→ **Data for this task**
<file path="config.mk">
export PLATFORM = sky130hd
export DESIGN_NAME = tcw_cursor_unit
export DESIGN_NICKNAME = d
export VERILOG_FILES = /design/src/tcw_pkg.sv /design/src/tcw_cursor_unit.sv
export SDC_FILE = /design/constraint.sdc
export NUM_CORES = 1
export LEC_CHECK = 0
export BUFFER_PORTS_ARGS = -buffer_cell sky130_fd_sc_hd__buf_4
export CELL_PAD_IN_SITES_DETAIL_PLACEMENT = 1
export CELL_PAD_IN_SITES_GLOBAL_PLACEMENT = 2
export CORE_MARGIN = 2
export CORE_UTILIZATION = 33
export DETAILED_ROUTE_END_ITERATION = 6
export PLACE_DENSITY_LB_ADDON = 0.1
export SLEW_MARGIN = 0
export SYNTH_ARGS = -nofsm -noshare
export SYNTH_HDL_FRONTEND = slang
export SYNTH_SLANG_ARGS = --single-unit
export TNS_END_PERCENT = 100
</file>
<file path="constraint.sdc">
create_clock -name vclk -period 8.85
set_clock_uncertainty 0.15 [all_clocks]
set_input_delay 1.3275 -clock vclk [all_inputs]
set_output_delay 1.3275 -clock vclk [all_outputs]
set_load 0.1 [all_outputs]
</file>
<file path="src/tcw_pkg.sv">
// Package for the text console writer: action codes, control state encoding,
// character codes and the put-control struct. No dependencies.
`timescale 1ns / 1ps

package tcw_pkg;

    localparam int DATA_W     = 16;
    localparam int IDX_W      = 11;
    localparam int COL_PORT_W = 7;
    localparam int ROW_PORT_W = 5;
    localparam int CHAR_W     = 8;
    localparam int COLOR_W    = 4;
    localparam int CFG_IDX_W  = 2;

    localparam logic [DATA_W-1:0] BLANK_CELL = 16'h0F20;

    localparam logic [CHAR_W-1:0] CHAR_BS    = 8'h08;
    localparam logic [CHAR_W-1:0] CHAR_TAB   = 8'h09;
    localparam logic [CHAR_W-1:0] CHAR_LF    = 8'h0A;
    localparam logic [CHAR_W-1:0] CHAR_CR    = 8'h0D;
    localparam logic [CHAR_W-1:0] CHAR_SPACE = 8'h20;
    localparam logic [CHAR_W-1:0] CHAR_DEL   = 8'h7F;

    localparam logic [CFG_IDX_W-1:0] REG_BACK_COLOR = 2'd0;
    localparam logic [CFG_IDX_W-1:0] REG_FORE_COLOR = 2'd1;

    typedef enum logic [1:0] {
        ACT_PUT   = 2'd0,
        ACT_CLEAR = 2'd1,
        ACT_READ  = 2'd2,
        ACT_NONE  = 2'd3
    } action_t;

    typedef enum logic [2:0] {
        ST_INIT,
        ST_IDLE,
        ST_EXEC,
        ST_BLANK,
        ST_RDWAIT,
        ST_RESP
    } tcw_state_t;

    typedef struct packed {
        logic write_cell;
        logic row_inc;
    } put_ctl_t;

endpackage

</file>
<file path="src/tcw_cursor_unit.sv">
// Cursor update for one put request: next column, tab phase and control flags.
// Depends on tcw_pkg for character codes and put_ctl_t.
`timescale 1ns / 1ps

module tcw_cursor_unit
    import tcw_pkg::*;
#(
    parameter int COLUMNS  = 80,
    parameter int TAB_STOP = 8,
    parameter int CW       = 7,
    parameter int PW       = 3
) (
    input  logic [CHAR_W-1:0] char_code,
    input  logic [CW-1:0]     col,
    input  logic [PW-1:0]     phase,
    output logic [CW-1:0]     next_col,
    output logic [PW-1:0]     next_phase,
    output put_ctl_t          ctl
);

    localparam int NW = $clog2(COLUMNS + TAB_STOP + 1);
    localparam logic [PW-1:0] PHASE_LAST = PW'(TAB_STOP - 1);

    logic [NW-1:0] col_w;
    logic [NW-1:0] n;
    logic [PW-1:0] ph;

    assign col_w = NW'(col);

    always_comb begin
        n = col_w;
        ph = phase;
        ctl = '0;
        case (char_code)
            CHAR_BS: begin
                if (col != '0) begin
                    n = col_w - 1'b1;
                    ph = (phase == '0) ? PHASE_LAST : phase - 1'b1;
                end
            end
            CHAR_TAB: begin
                n = col_w + NW'(TAB_STOP) - NW'(phase);
                ph = '0;
            end
            CHAR_CR: begin
                n = '0;
                ph = '0;
            end
            CHAR_LF: begin
                n = '0;
                ph = '0;
                ctl.row_inc = 1'b1;
            end
            default: begin
                if (char_code inside {[CHAR_SPACE:CHAR_DEL]}) begin
                    ctl.write_cell = 1'b1;
                    n = col_w + 1'b1;
                    ph = (phase == PHASE_LAST) ? '0 : phase + 1'b1;
                end
            end
        endcase
        if (n >= NW'(COLUMNS)) begin
            n = '0;
            ph = '0;
            ctl.row_inc = 1'b1;
        end
        next_col = CW'(n);
        next_phase = ph;
    end

endmodule

</file>
==> results.json, run 1 <==
{
  "design.seq.count": 0,
  "critPathBufInv": 3,
  "hold_viol_final": 0,
  "holdCritPathClass": "primary input to primary output",
  "vias": 1141,
  "hpwl_um": 2670,
  "layout_common_cells": "buf_4, ha_1, nor2_1",
  "crit_start": "phase[2]",
  "synthCells": 139,
  "viasPerCell": 5.49,
  "routedWlPerCell_um": 15.9,
  "io_buffers": 30,
  "coreArea_um2": 3050,
  "vdd_ir_drop_max_uv": 53.5,
  "fin_setup_tns_ns": 0,
  "ys_seq_area_frac": 0,
  "yosys_warnings": 0,
  "min_period_ns": 5.42,
  "hold_buffers": 0,
  "end_kind": "primary output",
  "die_h_um": 60.5,
  "arrival_ns": 3.94,
  "fp.dieW_um": 60.5,
  "rsz0062_at_grt": "false",
  "syn_avg_cell_area_um2": 7.58,
  "required_ns": 7.37,
  "grt_overflow_total": 0,
  "placed_cell_area_um2": 1290,
  "ant_nets": 0,
  "antenna_found_initial": 0,
  "path_cells": "buf_4 > inv_1 > ha_1 > ha_1 > a211o_1 > a311oi_1 > mux2i_1 > o22a_1 > a21boi_4 > or2_1 > buf_4",
  "cap_violations": 0,
  "critPathKind": "primary input to primary output",
  "seq_power_share": 0,
  "yosysUniqueCellTypes": 48,
  "grt_usage": 0.190,
  "post_cts_resized": 0,
  "cellInternalPower_uw": 30.8,
  "p_leak_nw": 0.581,
  "grt_pass1_vias": 1127,
  "path_delay_family": "compound AO/OA/AOI/OAI gates",
  "register_area_um2": 0,
  "max_freq_mhz": 185,
  "routabilityCongestion": 0.823,
  "postLayoutCellArea_um2": 1290,
  "pin_count": 30,
  "dr.pass1.iters": 4,
  "n_clock_buffer": 0,
  "synth.cell_area_um2": 1050,
  "report.power.total_uw": 97.9,
  "worst_pin_slew_ns": 0.999,
  "synth_nets": 174,
  "grt_start_max_net_pins": 18,
  "combinationalPowerShare": 1.000,
  "fill_cells": 400,
  "cts_setup_buffers": 0,
  "finalSetupViolCount": 0,
  "critPathSlowestCell": "a21boi_4",
  "p_switching_uw": 67.1,
  "syn_to_final_growth_pct": 22.7,
  "min_period_over_period": 0.612,
  "start_util": 0.345,
  "drcViolationCount": 0,
  "slew_viol_final": 0,
  "startpoint_type": "primary input",
  "status": "completed",
  "final_common_cell": "buf_4",
  "route.final.wire_length_um": 3310,
  "diodes": 0,
  "worstHoldPathCells": 4,
  "hold_start": "col[1]",
  "slowest_delay_ns": 0.36,
  "critPathMaxFanout": 8,
  "drive_gt1_frac": 0.256,
  "slew_headroom": 0.333,
  "p_per_area_nw_per_um2": 75.8,
  "clkPwrFrac": 0,
  "grt_pass1_wl_um": 5400,
  "die-area_um2": 3660,
  "fp-row-count": 20,
  "initialDrtViolationCount": 33,
  "switching_share": 0.685,
  "hold_path_end": "next_col[1]",
  "layout.nets": 201
}
[worst max-delay path by stage]
stage | endpoint | slack (ns) | cells past startpoint
5_1_grt | ctl[0] | 3.28 | 11
4_1_cts | ctl[0] | 3.42 | 11
2_1_floorplan | next_col[0] | 3.07 | 9
3_5_place_dp | ctl[0] | 3.43 | 11
6_report | ctl[0] | 3.43 | 11
3_3_place_gp | ctl[0] | 3.47 | 10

→ **What to work on**
Please find every line in the listing that holds the string "stage" and copy it.

→ **Answer for the task**
[worst max-delay path by stage]
stage | endpoint | slack (ns) | cells past startpoint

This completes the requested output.